What’s behind this rise in TBI incidence? Awareness stemming from both sports-related injuries and blast injuries of war, according to Dr. Gregory J. O’Shanick, medical director emeritus of the Brain Injury Association of America, who has treated and researched TBIs since 1981.

“Up until 9/11, brain injury truly was the silent epidemic,” O’Shanick says. “In the 1980s and early 1990s, you might have seen a paragraph or two, a full page if you were lucky, on the subject of concussion management and brain injuries.” But that changed when post-9/11 military operations prompted new attention to service members’ brain injuries in active duty.

More TBI Awareness

TBIs became front page news when veterans of Operation Iraqi Freedom and Operation Enduring Freedom began to return home with brain injuries, according to O’Shanick. The Rand Corporation’s Invisible Wounds of War estimates that 19.5% of military members deployed in both wars experienced a TBI.

Around the same time, people began talking about the effect of sports concussions on the brain. In 2002, an autopsy on NFL legend Mike Webster determined he had suffered from chronic traumatic encephalopathy, a neurodegenerative disease linked to repeated blows to the head. “There was an increase in awareness of sports-related concussions and how it impacts not only NFL players, but people were also saying, ‘This affects my children,’” O’Shanick says. “And the issue exploded.”

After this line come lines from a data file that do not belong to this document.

==> src/rtl/dcache_arb_id_fifo.sv <==
// In-order FIFO of requester indices for accepted-but-unanswered D$ requests.
module dcache_arb_id_fifo
  import dcache_arb_pkg::*;
#(
  parameter int unsigned Width = 2,
  parameter int unsigned Depth = 7
) (
  input  logic             clk_i,
  input  logic             rst_i,
  input  logic             push_i,
  input  logic [Width-1:0] data_i,
  input  logic             pop_i,
  output logic             full_o,
  output logic             empty_o,
  output logic [Width-1:0] head_o
);

  localparam int unsigned PtrW = (Depth > 1) ? $clog2(Depth) : 1;
  localparam int unsigned CntW = $clog2(Depth + 1);
  localparam logic [PtrW-1:0] LastPtr = PtrW'(Depth - 1);

  logic [Width-1:0] mem_q [Depth];
  logic [PtrW-1:0]  wr_ptr_q, wr_ptr_d;
  logic [PtrW-1:0]  rd_ptr_q, rd_ptr_d;
  logic [CntW-1:0]  cnt_q, cnt_d;
  logic             push_ok_s, pop_ok_s;

  assign full_o    = (cnt_q == CntW'(Depth));
  assign empty_o   = (cnt_q == {CntW{1'b0}});
  assign head_o    = mem_q[rd_ptr_q];
  assign push_ok_s = push_i & ~full_o;
  assign pop_ok_s  = pop_i & ~empty_o;

  // Pointer and occupancy next-state; pointers wrap at Depth, which need not be a power of two.
  always_comb begin
    wr_ptr_d = wr_ptr_q;
    rd_ptr_d = rd_ptr_q;
    cnt_d    = cnt_q;
    if (push_ok_s) begin
      wr_ptr_d = (wr_ptr_q == LastPtr) ? {PtrW{1'b0}} : wr_ptr_q + PtrW'(1);
    end else begin
      wr_ptr_d = wr_ptr_q;
    end
    if (pop_ok_s) begin
      rd_ptr_d = (rd_ptr_q == LastPtr) ? {PtrW{1'b0}} : rd_ptr_q + PtrW'(1);
    end else begin
      rd_ptr_d = rd_ptr_q;
    end
    case ({push_ok_s, pop_ok_s})
      2'b10:   cnt_d = cnt_q + CntW'(1);
      2'b01:   cnt_d = cnt_q - CntW'(1);
      default: cnt_d = cnt_q;
    endcase
  end

  always_ff @(posedge clk_i) begin
    if (rst_i) begin
      wr_ptr_q <= {PtrW{1'b0}};
      rd_ptr_q <= {PtrW{1'b0}};
      cnt_q    <= {CntW{1'b0}};
    end else begin
      wr_ptr_q <= wr_ptr_d;
      rd_ptr_q <= rd_ptr_d;
      cnt_q    <= cnt_d;
    end
  end

  // Storage is only read under a valid occupancy, so it needs no reset.
  always_ff @(posedge clk_i) begin
    if (push_ok_s) begin
      mem_q[wr_ptr_q] <= data_i;
    end
  end

endmodule

==> src/rtl/dcache_port_arbiter.sv <==
// Round-robin arbiter sharing one write-through D$ port among NumReq requesters,
// with in-order response routing through an ID FIFO.
module dcache_port_arbiter
  import dcache_arb_pkg::*;
#(
  parameter int unsigned NumReq    = 3,
  parameter int unsigned AddrWidth = 64,
  parameter int unsigned DataWidth = 64,
  parameter int unsigned MaxOutstd = 7
) (
  input  logic                          clk_i,
  input  logic                          rst_i,
  input  logic [NumReq-1:0]             req_valid_i,
  output logic [NumReq-1:0]             req_ready_o,
  input  logic [NumReq*AddrWidth-1:0]   req_addr_i,
  input  logic [NumReq-1:0]             req_we_i,
  input  logic [NumReq*DataWidth-1:0]   req_wdata_i,
  input  logic [NumReq*DataWidth/8-1:0] req_be_i,
  output logic [NumReq-1:0]             rsp_valid_o,
  output logic [DataWidth-1:0]          rsp_rdata_o,
  output logic                          mem_valid_o,
  input  logic                          mem_ready_i,
  output logic [AddrWidth-1:0]          mem_addr_o,
  output logic                          mem_we_o,
  output logic [DataWidth-1:0]          mem_wdata_o,
  output logic [DataWidth/8-1:0]        mem_be_o,
  input  logic                          mem_rvalid_i,
  input  logic [DataWidth-1:0]          mem_rdata_i,
  output logic                          proto_err_o
);

  localparam int unsigned IdxW = $clog2(NumReq);
  localparam int unsigned BeW  = DataWidth / 8;
  localparam logic [IdxW-1:0] LastIdx = IdxW'(NumReq - 1);

  arb_state_e      state_q, state_d;
  logic [IdxW-1:0] lock_q, lock_d;
  logic [IdxW-1:0] rr_q, rr_d;
  logic            err_q, err_d;
  logic [IdxW-1:0] sel_s;
  logic            sel_vld_s;
  logic            mem_valid_s, hs_s, pop_s;
  logic            fifo_full_s, fifo_empty_s;
  logic [IdxW-1:0] fifo_head_s;

  // While locked only the latched requester is considered, so a stall cannot be stolen.
  always_comb begin
    if (state_q == LOCKED) begin
      sel_s     = lock_q;
      sel_vld_s = req_valid_i[lock_q];
    end else begin
      sel_s     = IdxW'(rr_pick(MaxReq'(req_valid_i), idx_t'(rr_q), idx_ext_t'(NumReq)));
      sel_vld_s = |req_valid_i;
    end
  end

  // Fullness alone gates acceptance; a same-cycle response never frees a slot early.
  assign mem_valid_s = sel_vld_s & ~fifo_full_s & ~rst_i;
  assign hs_s        = mem_valid_s & mem_ready_i;
  assign pop_s       = mem_rvalid_i & ~fifo_empty_s & ~rst_i;

  always_comb begin
    mem_valid_o = mem_valid_s;
    req_ready_o = {NumReq{1'b0}};
    if (mem_valid_s) begin
      mem_addr_o  = req_addr_i[sel_s*AddrWidth +: AddrWidth];
      mem_we_o    = req_we_i[sel_s];
      mem_wdata_o = req_wdata_i[sel_s*DataWidth +: DataWidth];
      mem_be_o    = req_be_i[sel_s*BeW +: BeW];
    end else begin
      mem_addr_o  = {AddrWidth{1'b0}};
      mem_we_o    = 1'b0;
      mem_wdata_o = {DataWidth{1'b0}};
      mem_be_o    = {BeW{1'b0}};
    end
    if (hs_s) begin
      req_ready_o[sel_s] = 1'b1;
    end else begin
      req_ready_o = {NumReq{1'b0}};
    end
  end

  always_comb begin
    rsp_valid_o = {NumReq{1'b0}};
    rsp_rdata_o = {DataWidth{1'b0}};
    if (pop_s) begin
      rsp_valid_o[fifo_head_s] = 1'b1;
      rsp_rdata_o              = mem_rdata_i;
    end else begin
      rsp_valid_o = {NumReq{1'b0}};
    end
  end

  // A locked requester that withdraws releases the port rather than wedging it.
  always_comb begin
    state_d = state_q;
    lock_d  = lock_q;
    rr_d    = rr_q;
    err_d   = err_q | (mem_rvalid_i & fifo_empty_s);
    case (state_q)
      IDLE: begin
        if (mem_valid_s && !mem_ready_i) begin
          state_d = LOCKED;
          lock_d  = sel_s;
        end else begin
          state_d = IDLE;
        end
      end
      LOCKED: begin
        if (!sel_vld_s || hs_s) begin
          state_d = IDLE;
        end else begin
          state_d = LOCKED;
        end
      end
      default: state_d = IDLE;
    endcase
    if (hs_s) begin
      rr_d = (sel_s == LastIdx) ? {IdxW{1'b0}} : sel_s + IdxW'(1);
    end else begin
      rr_d = rr_q;
    end
  end

  always_ff @(posedge clk_i) begin
    if (rst_i) begin
      state_q <= IDLE;
      lock_q  <= {IdxW{1'b0}};
      rr_q    <= {IdxW{1'b0}};
      err_q   <= 1'b0;
    end else begin
      state_q <= state_d;
      lock_q  <= lock_d;
      rr_q    <= rr_d;
      err_q   <= err_d;
    end
  end

  assign proto_err_o = err_q;

  dcache_arb_id_fifo #(
    .Width (IdxW),
    .Depth (MaxOutstd)
  ) u_id_fifo (
    .clk_i   (clk_i),
    .rst_i   (rst_i),
    .push_i  (hs_s),
    .data_i  (sel_s),
    .pop_i   (pop_s),
    .full_o  (fifo_full_s),
    .empty_o (fifo_empty_s),
    .head_o  (fifo_head_s)
  );

  dcache_arb_chk #(
    .AddrWidth (AddrWidth),
    .DataWidth (DataWidth)
  ) u_chk (
    .clk_i       (clk_i),
    .rst_i       (rst_i),
    .mem_valid_i (mem_valid_o),
    .mem_ready_i (mem_ready_i),
    .mem_addr_i  (mem_addr_o),
    .mem_we_i    (mem_we_o),
    .mem_wdata_i (mem_wdata_o),
    .mem_be_i    (mem_be_o)
  );

endmodule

In 2003, O’Shanick was part of a group the CDC tasked to create the first diagnostic criteria for mild TBIs. Those criteria were presented to Congress in 2003 and today serve as the standard diagnostic tool for the U.S. Department of Veterans Affairs and the Department of Defense.

Motor Vehicle Safety Improvements

Decades ago, the majority of TBI incidences were caused by motor vehicle accidents. But tougher drunk driving laws as well as improved vehicle design and seatbelt laws have decreased those numbers, according to O’Shanick.

In 1984, New York became the first state to require the use of seatbelts. Other states followed suit, especially as states with mandated seat belt laws showed a reduction in traffic fatalities. In 1995, Maine became the last state to enact a mandatory seat belt law.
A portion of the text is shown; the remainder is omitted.